Grossly, the tissue bits resembled thickened folia (five cases) [Figure 1b], whereas, in one case, they were membranous.

Squash smears of three cases, received for intraoperative assessment, showed scattered, enlarged cells with vesicular nuclei, prominent nucleoli, thickened axons, and many capillary sized vessels against a fibrillary background [Figure 1c and d].

Histopathology showed thickened and spongy molecular layer with vacuolar change and loss of granular layer and Purkinje cells [Figure 2a and b]. Aggregates and scattered large dysplastic neurons with vesicular nuclei and prominent nucleoli are shown [Figure 2c]. Prominent microvasculature and calcification were seen in two cases [Figure 2d]. A case showed prominent plasma cells amidst the clusters of dysplastic ganglion-like cells [Figure 3a and b].

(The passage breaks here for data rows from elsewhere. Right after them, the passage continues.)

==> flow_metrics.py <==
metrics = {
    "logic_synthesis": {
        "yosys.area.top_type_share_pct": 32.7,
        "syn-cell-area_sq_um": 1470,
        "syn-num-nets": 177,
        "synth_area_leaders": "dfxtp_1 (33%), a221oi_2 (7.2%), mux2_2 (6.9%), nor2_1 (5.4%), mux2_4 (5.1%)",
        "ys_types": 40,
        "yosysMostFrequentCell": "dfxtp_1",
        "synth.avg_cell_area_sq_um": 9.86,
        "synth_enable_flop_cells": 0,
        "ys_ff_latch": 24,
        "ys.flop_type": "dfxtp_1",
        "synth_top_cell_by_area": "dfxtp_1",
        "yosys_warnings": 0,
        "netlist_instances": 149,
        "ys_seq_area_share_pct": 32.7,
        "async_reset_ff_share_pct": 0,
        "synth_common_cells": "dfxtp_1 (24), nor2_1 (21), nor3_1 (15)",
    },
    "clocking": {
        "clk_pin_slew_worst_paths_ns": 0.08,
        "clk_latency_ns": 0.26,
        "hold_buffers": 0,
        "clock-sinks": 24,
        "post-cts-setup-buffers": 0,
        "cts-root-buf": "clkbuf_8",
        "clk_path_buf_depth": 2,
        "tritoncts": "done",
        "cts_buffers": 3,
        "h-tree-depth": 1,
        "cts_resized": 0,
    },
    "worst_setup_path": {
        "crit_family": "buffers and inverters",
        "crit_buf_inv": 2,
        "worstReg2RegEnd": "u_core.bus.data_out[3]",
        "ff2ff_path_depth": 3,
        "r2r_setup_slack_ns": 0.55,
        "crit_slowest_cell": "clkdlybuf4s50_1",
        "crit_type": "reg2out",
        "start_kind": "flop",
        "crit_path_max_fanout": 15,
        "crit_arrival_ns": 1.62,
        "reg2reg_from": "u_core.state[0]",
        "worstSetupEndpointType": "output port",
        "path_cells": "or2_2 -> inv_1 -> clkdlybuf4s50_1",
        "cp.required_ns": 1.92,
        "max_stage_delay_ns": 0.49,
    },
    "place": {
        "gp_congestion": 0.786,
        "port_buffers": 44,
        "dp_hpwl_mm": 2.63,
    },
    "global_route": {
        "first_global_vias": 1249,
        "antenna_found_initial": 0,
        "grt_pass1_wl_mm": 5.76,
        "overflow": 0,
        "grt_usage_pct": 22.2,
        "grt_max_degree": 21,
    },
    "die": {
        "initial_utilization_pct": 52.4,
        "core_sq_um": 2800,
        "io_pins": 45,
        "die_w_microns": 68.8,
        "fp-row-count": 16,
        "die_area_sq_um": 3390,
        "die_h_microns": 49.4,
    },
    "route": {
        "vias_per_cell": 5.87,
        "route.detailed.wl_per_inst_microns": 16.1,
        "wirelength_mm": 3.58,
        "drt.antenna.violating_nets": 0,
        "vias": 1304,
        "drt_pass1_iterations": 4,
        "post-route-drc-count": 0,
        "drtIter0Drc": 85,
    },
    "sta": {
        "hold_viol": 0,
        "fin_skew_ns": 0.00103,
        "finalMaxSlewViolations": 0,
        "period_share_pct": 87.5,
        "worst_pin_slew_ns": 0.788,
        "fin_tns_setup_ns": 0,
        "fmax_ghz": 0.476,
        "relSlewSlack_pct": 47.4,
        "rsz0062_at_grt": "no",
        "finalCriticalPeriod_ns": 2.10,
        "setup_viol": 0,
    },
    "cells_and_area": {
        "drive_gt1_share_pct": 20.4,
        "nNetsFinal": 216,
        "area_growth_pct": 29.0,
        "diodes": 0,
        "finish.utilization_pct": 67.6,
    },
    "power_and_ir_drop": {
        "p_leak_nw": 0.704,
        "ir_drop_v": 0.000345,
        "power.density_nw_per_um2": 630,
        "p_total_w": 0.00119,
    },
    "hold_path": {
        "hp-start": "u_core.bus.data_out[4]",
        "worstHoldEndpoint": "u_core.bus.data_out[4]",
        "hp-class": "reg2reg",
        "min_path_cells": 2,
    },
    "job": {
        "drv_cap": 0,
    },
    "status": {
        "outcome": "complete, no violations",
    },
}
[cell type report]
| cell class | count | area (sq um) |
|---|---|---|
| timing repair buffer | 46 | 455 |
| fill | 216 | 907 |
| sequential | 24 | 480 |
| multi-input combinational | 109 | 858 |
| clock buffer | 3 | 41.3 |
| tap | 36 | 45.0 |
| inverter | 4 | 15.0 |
**config.mk**
```make
export PLATFORM = sky130hd
export DESIGN_NAME = key_debounce
export DESIGN_NICKNAME = d
export VERILOG_FILES = /design/src/rtl/key_debounce.sv
export SDC_FILE = /design/constraint.sdc
export NUM_CORES = 1
export LEC_CHECK = 0
export CORE_MARGIN = 5
export CORE_UTILIZATION = 58
export CTS_CLUSTER_SIZE = 14
export DETAILED_ROUTE_END_ITERATION = 16
export PLACE_DENSITY = 0.76
export SLEW_MARGIN = 30
export SYNTH_ARGS = -nofsm -noshare
export SYNTH_HDL_FRONTEND = slang
export SYNTH_SLANG_ARGS = --single-unit
```
**constraint.sdc**
```tcl
create_clock -name sys_clk -period 3.9 [get_ports sys_clk]
set_clock_uncertainty 0.1 [all_clocks]
set_input_delay 0.585 -clock sys_clk [delete_from_list [all_inputs] [get_ports sys_clk]]
set_output_delay 0.585 -clock sys_clk [all_outputs]
set_load 0.03 [all_outputs]
```
**src/rtl/key_debounce.sv**
```systemverilog
// rtl/key_debounce.sv - synchronised, debounced push-button with press/release/long-press events
// A raw pin goes through a 2-FF synchroniser, then a five-state debouncer with registered strobes.
module key_debounce #(
  parameter int unsigned DEBOUNCE_CYCLES = 4_000_000,
  parameter int unsigned LONG_CYCLES     = 200_000_000,
  parameter bit          KEY_ACTIVE_LOW  = 1'b1,
  parameter int unsigned CNT_W           = 8
) (
  input  logic             sys_clk,
  input  logic             rst,
  input  logic             key_in,
  output logic             key_state,
  output logic             press_pulse,
  output logic             release_pulse,
  output logic             long_press,
  output logic [CNT_W-1:0] press_count
);

  localparam logic [31:0] DEB_LAST  = 32'(DEBOUNCE_CYCLES - 1);
  localparam logic [31:0] HOLD_LAST = 32'(LONG_CYCLES - DEBOUNCE_CYCLES - 1);

  typedef enum logic [2:0] {
    RELEASED    = 3'd0,
    PRESS_CHK   = 3'd1,
    PRESSED     = 3'd2,
    HELD        = 3'd3,
    RELEASE_CHK = 3'd4
  } state_t;

  state_t      state_q, state_d;
  logic [1:0]  sync_q;
  logic        k_sync;
  logic [31:0] deb_q, hold_q;
  logic        held_q;
  logic        deb_clr, deb_inc, hold_clr, hold_inc, mark_origin;
  logic        press_d, release_d, long_d;

  // Synchroniser resets to the idle pin level so reset never looks like a press edge.
  always_ff @(posedge sys_clk) begin
    if (rst) sync_q <= {2{KEY_ACTIVE_LOW}};
    else     sync_q <= {sync_q[0], key_in};
  end

  assign k_sync = sync_q[1] ^ KEY_ACTIVE_LOW;

  always_ff @(posedge sys_clk) begin
    if (rst) state_q <= RELEASED;
    else     state_q <= state_d;
  end

  always_comb begin
    state_d = state_q;
    unique case (state_q)
      RELEASED:    if (k_sync) state_d = PRESS_CHK;
      PRESS_CHK: begin
        if (!k_sync)               state_d = RELEASED;
        else if (deb_q == DEB_LAST) state_d = PRESSED;
      end
      PRESSED: begin
        if (!k_sync)                 state_d = RELEASE_CHK;
        else if (hold_q == HOLD_LAST) state_d = HELD;
      end
      HELD:        if (!k_sync) state_d = RELEASE_CHK;
      RELEASE_CHK: begin
        if (k_sync)                 state_d = held_q ? HELD : PRESSED;
        else if (deb_q == DEB_LAST) state_d = RELEASED;
      end
      default:     state_d = RELEASED;
    endcase
  end

  always_comb begin
    deb_clr     = 1'b0;
    deb_inc     = 1'b0;
    hold_clr    = 1'b0;
    hold_inc    = 1'b0;
    mark_origin = 1'b0;
    press_d     = 1'b0;
    release_d   = 1'b0;
    long_d      = 1'b0;
    unique case (state_q)
      RELEASED:  deb_clr = k_sync;
      PRESS_CHK: begin
        if (k_sync) begin
          if (deb_q == DEB_LAST) begin
            press_d  = 1'b1;
            hold_clr = 1'b1;
          end else begin
            deb_inc = 1'b1;
          end
        end
      end
      PRESSED: begin
        if (!k_sync) begin
          deb_clr     = 1'b1;
          mark_origin = 1'b1;
        end else if (hold_q == HOLD_LAST) begin
          long_d = 1'b1;
        end else begin
          hold_inc = 1'b1;
        end
      end
      HELD: begin
        if (!k_sync) begin
          deb_clr     = 1'b1;
          mark_origin = 1'b1;
        end
      end
      RELEASE_CHK: begin
        if (!k_sync) begin
          if (deb_q == DEB_LAST) release_d = 1'b1;
          else                   deb_inc   = 1'b1;
        end
      end
      default: ;
    endcase
  end

  // held_q remembers whether a release check started from HELD, so a glitch cannot re-arm long_press.
  always_ff @(posedge sys_clk) begin
    if (rst) begin
      deb_q         <= '0;
      hold_q        <= '0;
      held_q        <= 1'b0;
      key_state     <= 1'b0;
      press_pulse   <= 1'b0;
      release_pulse <= 1'b0;
      long_press    <= 1'b0;
      press_count   <= '0;
    end else begin
      if (deb_clr)      deb_q <= '0;
      else if (deb_inc) deb_q <= deb_q + 32'd1;
      if (hold_clr)      hold_q <= '0;
      else if (hold_inc) hold_q <= hold_q + 32'd1;
      if (mark_origin) held_q <= (state_q == HELD);
      press_pulse   <= press_d;
      release_pulse <= release_d;
      long_press    <= long_d;
      if (press_d) begin
        key_state <= 1'b1;
        if (press_count != '1) press_count <= press_count + CNT_W'(1);
      end else if (release_d) begin
        key_state <= 1'b0;
      end
    end
  end

endmodule
```
==> results.cfg <==
[yosys]
synth_area_um2 = 4080
ys_seq_area_frac = 0.402
yosysUniqueCellTypes = 54
synth_enable_flop_cells = 0
synthTopCellsByArea = dfxtp_1 (40%), a21oi_1 (6.3%), or3_1 (6.0%), o21ai_0 (4.5%), nand3_1 (3.9%)
avgSynthCellArea_um2 = 8.28
synth_top_area_cell = dfxtp_1
synthCells = 493
syn_nets = 499
yosys.area.top_type_share = 0.402
synthFlopType = dfxtp_1
ys_seq_elements = 82
ys_async_sr_fraction = 0
synth_warnings = 0

[sta]
slew_headroom = 0.433
final_max_slew_viol_count = 0
layout_setup_ws_ns = 0.875
fin_crit_sh = 0.776
rsz0062_at_grt = false
fmax_mhz = 331
worst_slew_pin_slew_ns = 0.842
min_period_ns = 3.02
hold_viol = 0
finalSetupViolations = 0
tns_ns = 0

[route]
first_iter_violations = 199
postRouteAntennaNets = 0
totalWireLength_um = 8840
detail_route.wl_per_cell_um = 14.6
drc = 0
drtPass1Iterations = 5
routed_via_density = 6.19
vias = 3739

[run_status]
status = finished clean

[finish]
final_cell_mix = dfxtp_1 (82), a21oi_1 (51), or3_1 (39)
final_nets = 509
area_growth_pct = 11.4
diodes = 0
fill_cells = 614
layout-drive-gt1-share = 0.0709
final_common_cell = dfxtp_1
fin_cells = 604

[clocking]
path_clk_slew_ns = 0.08
numCtsBuffers = 9
cts_tree = built
clock_latency_ns = 0.36
clockBufferDepth = 2
cts_setup_buffers = 0
cts_resized = 0
ctsHtreeMaxLevel = 3
root_buffer = clkbuf_8
holdBufCountCts = 0
cts_sinks = 82

[grt]
grt_pass1_wl_um = 15600
grt_use_total = 0.216
grt_pass1_vias = 3439
antenna_found_initial = 0
gr-total-overflow = 0
grt_max_degree = 33

[die]
die_x_um = 93.9
die_y_um = 93.9
dieArea_um2 = 8810
start_util = 0.597
rows = 30
ios = 15
core-area_um2 = 6830

[job]
drv_cap = 0

[place]
dp.cells = 588
gp_congestion = 0.809
io_buffers = 14
place_ws_ns = 0.929
dpl.hpwl_um = 5950

[critical_path]
required_ns = 4.09
path_max_fanout = 14
cp.arrival_ns = 3.21
worstSetupEndpointType = flop
crit_path_start_kind = flop
critPathKind = flop to flop

[power_and_ir_drop]
finalPower_mw = 1.67
powerDensity_nw_per_um2 = 368
peakVddDrop_mv = 0.216
leakagePower_nw = 1.36

[hold_path]
hold_class = flop to flop
## worst max-delay path, stage by stage, from the launching register on
cell	delay, ns
dfxtp_1	0.55
or3b_1	0.48
a211oi_2	0.63
nand3_1	0.46
or4_1	0.59
a21oi_1	0.15
## stage by stage
step | hold WS [ns] | cell area [µm²] | util
global route | 0.330 | 4550 | 0.665
floorplan | 0.289 | 4080 | -
detailed placement | 0.303 | 4280 | 0.626
CTS | 0.322 | 4550 | 0.665
global placement | 0.308 | 4280 | 0.626
finish | 0.317 | 4550 | 0.665
## layout make-up
class                           count  area [µm²]  area share
Clock inverter                      5         125      0.0275
Sequential cell                    82        1640       0.361
Tap cell                           96         120      0.0264
Timing Repair Buffer               20         185      0.0407
Inverter                            9        33.8     0.00743
Clock buffer                       11         141      0.0311
Multi-Input combinational cell    381        2300       0.506
## where the power goes
group	internal [mW]	leakage (nW)	switching [mW]
clock	0.507	0.134	0.304
sequential	0.838	0.661	0.00243
combinational	0.00618	0.569	0.0173
## per-layer routing
| metal | global-route usage | vias to the layer above | wire length [µm] |
|---|---|---|---|
| met4 | 0.0866 | 0 | 142 |
| met5 | 0 | - | 0 |
| met2 | 0.355 | 80 | 4250 |
| met3 | 0.0353 | 13 | 326 |
| met1 | 0.280 | 1774 | 4120 |
| li1 | - | 1872 | - |
## logic make-up after synthesis
kind of cell / after synthesis / synth area share
adder cells (fa/ha/maj): 3 / 0.00920
AND/OR/NAND/NOR: 237 / 0.337
flip-flops: 82 / 0.402
buffers and inverters: 30 / 0.0346
multiplexers: 1 / 0.00245
AO/OA/AOI/OAI: 118 / 0.167
XOR/XNOR: 22 / 0.0472
## sequential cells by signal, summed over array words and instances, names as in the netlist
| signal | count |
|---|---|
| long_press | 1 |
| sync_q | 2 |
| state_q | 3 |
| press_count | 8 |
| deb_q | 32 |
| hold_q | 32 |
| key_state | 1 |
| held_q | 1 |
| release_pulse | 1 |
| press_pulse | 1 |
## synthesized netlist by cell type, drive strengths merged, types with 6 or more instances
master  instances
a21oi          51
and3            6
buf             9
clkbuf         12
dfxtp          82
inv             9
nand2          36
nand3          33
nand4          21
nor2           36
nor3           10
nor4           12
o21ai          38
o31ai          12
or3            39
or4            13
xnor2           6
xor2           16
## path summary, 6_finish.rpt
kind / from / to / slack (ns) / cells after the start
setup / recovery: state_q[0]$_SDFFE_PP0P_ / deb_q[31]$_SDFFE_PP0P_ / 0.88 / 5
hold reg to reg: sync_q[0]$_SDFF_PP1_ / sync_q[1]$_SDFF_PP1_ / 0.32 / 1
setup reg to reg: state_q[0]$_SDFFE_PP0P_ / deb_q[31]$_SDFFE_PP0P_ / 0.88 / 5
hold / removal: sync_q[0]$_SDFF_PP1_ / sync_q[1]$_SDFF_PP1_ / 0.32 / 1
Note: power is estimated with default switching activity, not from simulation.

(a) H&E x40, (b) (H&E x100) - Show enlarged cerebellar folia with vacuolation of molecular and granular layer and loss of Purkinje cells, (c) (H&E x100) - aggregates of dysplastic neurons in molecular and granular layer, (d) (H&E x400) - Shows calcified vessel wall and vacuolation in background.
Figure 2:
(a) H&E x40, (b) (H&E x100) - Show enlarged cerebellar folia with vacuolation of molecular and granular layer and loss of Purkinje cells, (c) (H&E x100) - aggregates of dysplastic neurons in molecular and granular layer, (d) (H&E x400) - Shows calcified vessel wall and vacuolation in background.
(a) (H&E x100) - Shows aggregates of large dysmorphic neurons admixed with dense inflammation predominantly plasma cells, (b) (H&E x400) - show numerous dysplastic ganglion cells.
Figure 3:
(a) (H&E x100) - Shows aggregates of large dysmorphic neurons admixed with dense inflammation predominantly plasma cells, (b) (H&E x400) - show numerous dysplastic ganglion cells.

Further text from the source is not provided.